If DeLand’s Parks and Recreation Director Rick Hall has his druthers, the city will build a sizable new recreation center sooner rather than later.
DeLand has hired CPH Engineers Inc. and has hosted two public meetings to come up with a plan for the complex, which could be built on 13 acres along the west side of Dr. Martin Luther King Jr. Beltway, north of Taylor Road.
The developers of Victoria Park donated the acreage to the city in 2005 as agreements for the sprawling development were negotiated. The site fronts a Victoria Park conservation easement.
“It was set aside to be a recreation site,” Hall told The Beacon in a phone interview.
In addition to acres of playing field and other space for outdoor activities — even a swimming pool — the conceptual plan includes a 35,000-square-foot, multistory recreation center with a gymnasium, indoor track, aerobics room, dance studio, full-size basketball courts, exercise-training equipment, areas for children’s play and games, a locker room, an atrium gathering space, meeting rooms, a warming kitchen, concession area and office space for parks and recreation staff.

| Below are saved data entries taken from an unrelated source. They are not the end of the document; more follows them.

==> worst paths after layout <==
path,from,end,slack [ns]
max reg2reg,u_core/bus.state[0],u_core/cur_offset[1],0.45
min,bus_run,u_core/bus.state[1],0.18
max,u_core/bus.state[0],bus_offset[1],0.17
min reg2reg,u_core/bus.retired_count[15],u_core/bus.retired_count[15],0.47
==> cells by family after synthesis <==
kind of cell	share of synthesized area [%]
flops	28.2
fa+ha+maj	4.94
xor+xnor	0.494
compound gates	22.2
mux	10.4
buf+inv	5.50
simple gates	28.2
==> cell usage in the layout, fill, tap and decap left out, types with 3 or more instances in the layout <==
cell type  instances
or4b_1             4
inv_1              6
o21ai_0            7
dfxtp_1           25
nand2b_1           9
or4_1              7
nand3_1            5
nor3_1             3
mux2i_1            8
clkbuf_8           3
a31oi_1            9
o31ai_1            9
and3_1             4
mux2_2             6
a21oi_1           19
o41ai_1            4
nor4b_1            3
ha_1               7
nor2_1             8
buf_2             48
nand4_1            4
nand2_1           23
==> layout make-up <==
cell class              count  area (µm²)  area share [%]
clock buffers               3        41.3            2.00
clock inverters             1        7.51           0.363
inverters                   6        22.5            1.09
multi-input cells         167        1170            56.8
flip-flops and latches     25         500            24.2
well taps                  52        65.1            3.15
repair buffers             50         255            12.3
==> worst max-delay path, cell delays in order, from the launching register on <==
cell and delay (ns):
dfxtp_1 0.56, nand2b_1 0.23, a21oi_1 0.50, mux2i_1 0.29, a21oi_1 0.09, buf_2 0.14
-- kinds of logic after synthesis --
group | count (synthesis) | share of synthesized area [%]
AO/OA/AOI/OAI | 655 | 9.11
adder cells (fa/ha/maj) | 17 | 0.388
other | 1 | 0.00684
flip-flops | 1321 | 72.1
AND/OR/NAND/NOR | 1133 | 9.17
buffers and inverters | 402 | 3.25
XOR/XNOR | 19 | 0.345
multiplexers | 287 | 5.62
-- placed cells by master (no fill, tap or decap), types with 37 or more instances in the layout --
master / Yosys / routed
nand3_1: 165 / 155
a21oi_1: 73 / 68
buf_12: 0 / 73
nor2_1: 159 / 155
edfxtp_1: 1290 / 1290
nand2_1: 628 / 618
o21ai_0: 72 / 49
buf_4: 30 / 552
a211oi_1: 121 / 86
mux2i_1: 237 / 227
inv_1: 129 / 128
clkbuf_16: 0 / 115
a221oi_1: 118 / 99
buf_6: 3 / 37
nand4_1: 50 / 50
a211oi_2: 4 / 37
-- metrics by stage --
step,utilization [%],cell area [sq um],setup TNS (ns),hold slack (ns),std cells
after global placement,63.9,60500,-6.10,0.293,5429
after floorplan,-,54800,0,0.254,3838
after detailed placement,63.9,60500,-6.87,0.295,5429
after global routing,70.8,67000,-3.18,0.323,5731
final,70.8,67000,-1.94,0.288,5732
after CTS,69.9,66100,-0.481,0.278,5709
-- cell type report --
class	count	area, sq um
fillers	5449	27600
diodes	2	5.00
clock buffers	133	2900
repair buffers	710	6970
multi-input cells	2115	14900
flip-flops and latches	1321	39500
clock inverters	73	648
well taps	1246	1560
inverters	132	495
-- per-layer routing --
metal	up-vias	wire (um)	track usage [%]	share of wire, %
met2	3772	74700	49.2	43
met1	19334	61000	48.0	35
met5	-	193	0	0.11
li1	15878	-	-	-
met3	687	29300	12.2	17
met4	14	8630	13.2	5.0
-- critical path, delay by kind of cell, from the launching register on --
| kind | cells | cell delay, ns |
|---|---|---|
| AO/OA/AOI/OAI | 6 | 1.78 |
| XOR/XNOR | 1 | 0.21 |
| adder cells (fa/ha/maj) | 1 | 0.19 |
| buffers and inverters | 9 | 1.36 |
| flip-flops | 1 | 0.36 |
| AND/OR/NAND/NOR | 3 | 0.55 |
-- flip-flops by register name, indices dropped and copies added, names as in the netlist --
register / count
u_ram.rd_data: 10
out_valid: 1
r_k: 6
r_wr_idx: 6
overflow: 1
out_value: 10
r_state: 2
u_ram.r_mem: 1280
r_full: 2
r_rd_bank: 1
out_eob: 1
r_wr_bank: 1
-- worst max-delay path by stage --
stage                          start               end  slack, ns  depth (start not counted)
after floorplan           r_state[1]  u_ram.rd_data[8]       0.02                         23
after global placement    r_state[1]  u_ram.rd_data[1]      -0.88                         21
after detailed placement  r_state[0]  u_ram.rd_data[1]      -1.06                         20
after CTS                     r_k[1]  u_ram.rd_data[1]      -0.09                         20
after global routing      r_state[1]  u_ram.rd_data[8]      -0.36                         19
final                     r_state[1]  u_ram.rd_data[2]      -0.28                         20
<file path="config.mk">
export PLATFORM = sky130hd
export DESIGN_NAME = tile_map_renderer
export DESIGN_NICKNAME = d
export VERILOG_FILES = /design/src/rtl/tile_map_renderer_pkg.sv /design/src/rtl/tile_map_renderer_palette.sv /design/src/rtl/tile_map_renderer.sv
export SDC_FILE = /design/constraint.sdc
export NUM_CORES = 1
export LEC_CHECK = 0
export CAP_MARGIN = 20
export CORE_MARGIN = 5
export CORE_UTILIZATION = 40
export DETAILED_ROUTE_END_ITERATION = 8
export HOLD_SLACK_MARGIN = 0.1
export MAX_ROUTING_LAYER = met4
export PLACE_DENSITY = 0.65
export RECOVER_POWER = 100
export SETUP_SLACK_MARGIN = 0.5
export SLEW_MARGIN = 15
export SYNTH_ARGS = -nofsm -noshare
export SYNTH_HDL_FRONTEND = slang
export SYNTH_SLANG_ARGS = --single-unit
</file>
<file path="constraint.sdc">
create_clock -name clock -period 4.5 [get_ports clock]
set_clock_uncertainty 0.2 [all_clocks]
set_input_delay 1.125 -clock clock [delete_from_list [all_inputs] [get_ports clock]]
set_output_delay 1.125 -clock clock [all_outputs]
set_load 0.05 [all_outputs]
</file>
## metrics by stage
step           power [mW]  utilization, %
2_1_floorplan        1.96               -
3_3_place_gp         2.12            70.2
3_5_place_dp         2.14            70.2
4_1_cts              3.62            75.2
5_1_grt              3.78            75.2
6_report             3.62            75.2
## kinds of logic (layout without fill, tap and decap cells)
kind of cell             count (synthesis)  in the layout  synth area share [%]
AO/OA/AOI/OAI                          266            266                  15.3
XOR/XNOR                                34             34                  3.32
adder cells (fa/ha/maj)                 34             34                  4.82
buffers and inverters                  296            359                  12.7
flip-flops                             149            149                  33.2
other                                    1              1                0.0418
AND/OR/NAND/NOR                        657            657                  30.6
## config.mk

```make
export PLATFORM = sky130hd
export DESIGN_NAME = gpio_cfg_writer
export DESIGN_NICKNAME = d
export VERILOG_FILES = /design/src/rtl/gpio_cfg_writer.sv
export SDC_FILE = /design/constraint.sdc
export NUM_CORES = 1
export LEC_CHECK = 0
export ABC_AREA = 1
export BUFFER_PORTS_ARGS = -buffer_cell sky130_fd_sc_hd__clkbuf_2
export CELL_PAD_IN_SITES_DETAIL_PLACEMENT = 1
export CELL_PAD_IN_SITES_GLOBAL_PLACEMENT = 1
export CORE_ASPECT_RATIO = 0.9
export CORE_MARGIN = 2
export CORE_UTILIZATION = 38
export CTS_BUF_LIST = sky130_fd_sc_hd__clkbuf_16
export CTS_CLUSTER_SIZE = 14
export DETAILED_ROUTE_END_ITERATION = 12
export GPL_ROUTABILITY_DRIVEN = 0
export PLACE_DENSITY = 0.76
export SKIP_CTS_REPAIR_TIMING = 1
export SLEW_MARGIN = 20
export SYNTH_ARGS = -nofsm -noshare
export SYNTH_HDL_FRONTEND = slang
export SYNTH_SLANG_ARGS = --single-unit
```

## constraint.sdc

```tcl
create_clock -name clk -period 2.25 [get_ports clk]
set_input_delay 0.225 -clock clk [delete_from_list [all_inputs] [get_ports clk]]
set_output_delay 0.225 -clock clk [all_outputs]
set_load 0.005 [all_outputs]
```
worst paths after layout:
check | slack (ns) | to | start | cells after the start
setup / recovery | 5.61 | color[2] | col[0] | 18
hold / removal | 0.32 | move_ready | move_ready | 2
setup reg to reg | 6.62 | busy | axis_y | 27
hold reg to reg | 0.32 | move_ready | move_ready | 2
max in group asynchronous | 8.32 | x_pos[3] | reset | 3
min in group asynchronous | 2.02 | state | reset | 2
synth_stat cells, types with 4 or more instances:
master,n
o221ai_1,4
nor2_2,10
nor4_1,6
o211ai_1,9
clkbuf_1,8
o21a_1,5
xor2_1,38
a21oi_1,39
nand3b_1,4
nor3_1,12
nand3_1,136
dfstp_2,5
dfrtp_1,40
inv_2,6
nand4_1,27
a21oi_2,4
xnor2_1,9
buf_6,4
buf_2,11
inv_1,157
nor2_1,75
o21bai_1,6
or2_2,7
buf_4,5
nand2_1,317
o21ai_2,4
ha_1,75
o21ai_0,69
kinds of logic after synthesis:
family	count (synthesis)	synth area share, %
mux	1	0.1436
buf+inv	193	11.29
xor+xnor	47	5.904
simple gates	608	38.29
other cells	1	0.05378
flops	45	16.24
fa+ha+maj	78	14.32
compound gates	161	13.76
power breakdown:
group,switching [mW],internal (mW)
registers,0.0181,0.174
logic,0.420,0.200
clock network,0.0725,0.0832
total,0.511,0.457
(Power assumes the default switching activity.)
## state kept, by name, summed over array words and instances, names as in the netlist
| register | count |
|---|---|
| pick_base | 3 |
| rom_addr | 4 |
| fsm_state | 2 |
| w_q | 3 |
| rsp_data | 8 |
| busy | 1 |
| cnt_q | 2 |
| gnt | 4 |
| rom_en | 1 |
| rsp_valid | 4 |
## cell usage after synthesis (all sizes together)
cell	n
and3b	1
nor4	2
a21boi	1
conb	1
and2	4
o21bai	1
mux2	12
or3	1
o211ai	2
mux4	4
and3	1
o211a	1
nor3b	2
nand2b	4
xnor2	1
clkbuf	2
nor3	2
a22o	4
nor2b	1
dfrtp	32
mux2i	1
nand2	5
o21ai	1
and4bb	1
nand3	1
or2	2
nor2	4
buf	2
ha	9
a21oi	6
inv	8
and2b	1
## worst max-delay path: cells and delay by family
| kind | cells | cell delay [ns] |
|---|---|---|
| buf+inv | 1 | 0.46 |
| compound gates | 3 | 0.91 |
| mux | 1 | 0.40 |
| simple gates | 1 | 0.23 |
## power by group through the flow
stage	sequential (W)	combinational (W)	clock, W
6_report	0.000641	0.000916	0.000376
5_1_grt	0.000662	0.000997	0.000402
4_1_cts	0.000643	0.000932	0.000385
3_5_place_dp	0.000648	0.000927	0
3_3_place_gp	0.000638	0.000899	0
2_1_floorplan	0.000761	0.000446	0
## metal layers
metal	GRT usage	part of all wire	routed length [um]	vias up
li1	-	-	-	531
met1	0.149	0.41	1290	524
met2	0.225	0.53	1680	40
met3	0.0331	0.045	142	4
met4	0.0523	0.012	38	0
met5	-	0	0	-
## src/rtl/point_pkg.sv

```systemverilog
// ---------------------------------------------------------------------------
// point_pkg
// Shared definitions for the point-set sort controller: default set size,
// index width, the index type and the controller state encoding.
// ---------------------------------------------------------------------------
package point_pkg;

    localparam int unsigned LENGTH_DEF = 6;
    localparam int unsigned IDX_W_DEF  = 8;

    typedef logic [IDX_W_DEF-1:0] idx_t;

    typedef enum logic [1:0] {
        LOAD = 2'd0,
        SORT = 2'd1,
        OUT  = 2'd2
    } state_t;

endpackage

```

## src/rtl/sort_index_gen.sv

```systemverilog
// ---------------------------------------------------------------------------
// sort_index_gen
// Bubble-sort compare scheduler over entries 1..LENGTH-1 (entry 0 is the
// pivot and never takes part). One compare per cycle while run is high, with
// no idle cycles between passes. Pass p covers cmp_i = 1..LENGTH-2-p.
//
// Ports:
//   clk, reset  clock, asynchronous active-low reset
//   run         controller is in SORT
//   swap_en     (POINT_SORT_EARLY_EXIT_EN only) swap taken this cycle
//   cmp_en      compare slot active
//   cmp_i/cmp_j compare pair, cmp_j = cmp_i + 1; both 0 when idle
//   sort_done   high during the final compare cycle of the sort
//
// Build option: POINT_SORT_EARLY_EXIT_EN ends the sort after the first pass
// that performs no swap.
// ---------------------------------------------------------------------------
module sort_index_gen
    import point_pkg::*;
#(
    parameter int unsigned LENGTH = LENGTH_DEF,
    parameter int unsigned IDX_W  = IDX_W_DEF
) (
    input  logic             clk,
    input  logic             reset,
    input  logic             run,
`ifdef POINT_SORT_EARLY_EXIT_EN
    input  logic             swap_en,
`endif
    output logic             cmp_en,
    output logic [IDX_W-1:0] cmp_i,
    output logic [IDX_W-1:0] cmp_j,
    output logic             sort_done
);

    localparam logic [IDX_W-1:0] FIRST_IDX = IDX_W'(1);
    localparam logic [IDX_W-1:0] TOP_IDX   = IDX_W'(LENGTH - 2);
    localparam logic [IDX_W-1:0] LAST_PASS = IDX_W'(LENGTH - 3);

    logic [IDX_W-1:0] idx_q, idx_d;
    logic [IDX_W-1:0] pass_q, pass_d;
    logic             pass_end;
    logic             last_pass;

    // Pass p ends at index LENGTH-2-p.
    assign pass_end  = (idx_q == (TOP_IDX - pass_q));
    assign last_pass = (pass_q == LAST_PASS);

`ifdef POINT_SORT_EARLY_EXIT_EN
    logic swapped_q, swapped_d;

    // A pass with no swap (including this cycle's compare) proves the set sorted.
    assign sort_done = run & pass_end & (last_pass | ~(swapped_q | swap_en));

    always_comb begin
        swapped_d = swapped_q;
        if (!run || pass_end) begin
            swapped_d = 1'b0;
        end else begin
            swapped_d = swapped_q | swap_en;
        end
    end

    always_ff @(posedge clk or negedge reset) begin
        if (!reset) begin
            swapped_q <= 1'b0;
        end else begin
            swapped_q <= swapped_d;
        end
    end
`else
    assign sort_done = run & pass_end & last_pass;
`endif

    always_comb begin
        // NOTE: every always_comb output gets a default first so no path can infer a latch.
        idx_d  = idx_q;
        pass_d = pass_q;
        if (!run || sort_done) begin
            idx_d  = FIRST_IDX;
            pass_d = '0;
        end else if (pass_end) begin
            idx_d  = FIRST_IDX;
            pass_d = pass_q + IDX_W'(1);
        end else begin
            idx_d  = idx_q + IDX_W'(1);
        end
    end

    // NOTE: the reset edge is in the sensitivity list so reset acts without a clock.
    always_ff @(posedge clk or negedge reset) begin
        if (!reset) begin
            // NOTE: sequential state uses non-blocking assignment so all flops update together.
            idx_q  <= FIRST_IDX;
            pass_q <= '0;
        end else begin
            idx_q  <= idx_d;
            pass_q <= pass_d;
        end
    end

    assign cmp_en = run;
    assign cmp_i  = run ? idx_q : '0;
    assign cmp_j  = run ? (idx_q + IDX_W'(1)) : '0;

endmodule

```

## src/rtl/point_sort_ctrl.sv

```systemverilog
// ---------------------------------------------------------------------------
// point_sort_ctrl
// Sequences the point-set datapath: LOAD collects LENGTH points, SORT runs the
// bubble-sort compare schedule on entries 1..LENGTH-1, OUT streams all
// LENGTH entries, then back to LOAD.
//
// Ports:
//   clk, reset   clock, asynchronous active-low reset
//   give_valid   input point present (ignored while busy)
//   cmp_swap     datapath says pair (cmp_i, cmp_j) is out of order
//   wr_en/wr_idx datapath load strobe and index
//   cmp_en, cmp_i, cmp_j  compare slot and pair
//   swap_en      datapath exchanges cmp_i/cmp_j at this edge
//   rd_idx, out_valid     output stream index and qualifier
//   busy         high in SORT and OUT
//
// Build option: POINT_SORT_EARLY_EXIT_EN stops sorting after a swap-free pass.
// ---------------------------------------------------------------------------
module point_sort_ctrl
    import point_pkg::*;
#(
    parameter int unsigned LENGTH = LENGTH_DEF,
    parameter int unsigned IDX_W  = IDX_W_DEF
) (
    input  logic             clk,
    input  logic             reset,
    input  logic             give_valid,
    input  logic             cmp_swap,
    output logic             wr_en,
    output logic [IDX_W-1:0] wr_idx,
    output logic             cmp_en,
    output logic [IDX_W-1:0] cmp_i,
    output logic [IDX_W-1:0] cmp_j,
    output logic             swap_en,
    output logic [IDX_W-1:0] rd_idx,
    output logic             out_valid,
    output logic             busy
);

    localparam logic [IDX_W-1:0] LAST_IDX = IDX_W'(LENGTH - 1);

    state_t           state_q, state_d;
    logic [IDX_W-1:0] wr_idx_q, wr_idx_d;
    logic [IDX_W-1:0] rd_idx_q, rd_idx_d;
    logic             out_valid_q, out_valid_d;
    logic             busy_q, busy_d;
    logic             sort_done;

    assign wr_en   = give_valid & (state_q == LOAD);
    assign swap_en = cmp_en & cmp_swap;

    sort_index_gen #(
        .LENGTH (LENGTH),
        .IDX_W  (IDX_W)
    ) u_index_gen (
        .clk       (clk),
        .reset     (reset),
        .run       (state_q == SORT),
`ifdef POINT_SORT_EARLY_EXIT_EN
        .swap_en   (swap_en),
`endif
        .cmp_en    (cmp_en),
        .cmp_i     (cmp_i),
        .cmp_j     (cmp_j),
        .sort_done (sort_done)
    );

    always_comb begin
        state_d     = state_q;
        wr_idx_d    = wr_idx_q;
        rd_idx_d    = rd_idx_q;
        out_valid_d = out_valid_q;
        busy_d      = busy_q;
        case (state_q)
            LOAD: begin
                if (give_valid) begin
                    if (wr_idx_q == LAST_IDX) begin
                        wr_idx_d = '0;
                        state_d  = SORT;
                        busy_d   = 1'b1;
                    end else begin
                        wr_idx_d = wr_idx_q + IDX_W'(1);
                    end
                end
            end
            SORT: begin
                if (sort_done) begin
                    state_d     = OUT;
                    out_valid_d = 1'b1;
                    rd_idx_d    = '0;
                end
            end
            OUT: begin
                if (rd_idx_q == LAST_IDX) begin
                    state_d     = LOAD;
                    out_valid_d = 1'b0;
                    rd_idx_d    = '0;
                    busy_d      = 1'b0;
                end else begin
                    rd_idx_d = rd_idx_q + IDX_W'(1);
                end
            end
            default: begin
                state_d     = LOAD;
                wr_idx_d    = '0;
                rd_idx_d    = '0;
                out_valid_d = 1'b0;
                busy_d      = 1'b0;
            end
        endcase
    end

    always_ff @(posedge clk or negedge reset) begin
        if (!reset) begin
            state_q     <= LOAD;
            wr_idx_q    <= '0;
            rd_idx_q    <= '0;
            out_valid_q <= 1'b0;
            busy_q      <= 1'b0;
        end else begin
            state_q     <= state_d;
            wr_idx_q    <= wr_idx_d;
            rd_idx_q    <= rd_idx_d;
            out_valid_q <= out_valid_d;
            busy_q      <= busy_d;
        end
    end

    assign wr_idx    = wr_idx_q;
    assign rd_idx    = rd_idx_q;
    assign out_valid = out_valid_q;
    assign busy      = busy_q;

endmodule
```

Hall talked about the plan at the first public meeting June 6 in the Sanborn Activity Center at Earl Brown Park in DeLand.
In recent years, Hall said, DeLand has experienced substantial enough growth to make the facility necessary.
The newly renovated Chisholm Center is not big enough to accommodate current teams and members, much less any new sports opportunities residents might want.
For example, pickleball.
“Pickleball is a huge, huge craze right now,” Hall said.
“We have grown as a department tremendously over the last three, four, five years,” he said. “We want to continue to grow and, again, provide that proper service for our community.”
The city’s soccer program has increased from 120 to 750 participants, Hall said, and the youth basketball roster has escalated from 100 to 550.
“We don’t have sufficient space to grow that program any more,” he said.
The city entered into an agreement with DeLand High School that exchanged the school’s use of Melching Field for the city’s use of the old high-school gymnasium for basketball.
But recent flooding in the old gym has rendered it insufficient, Hall said.
Though Hall said the public meetings were not platforms for him to “do the final sale of this project,” he did cite other benefits of building the rec center, including positive effects on tourism and real-estate values.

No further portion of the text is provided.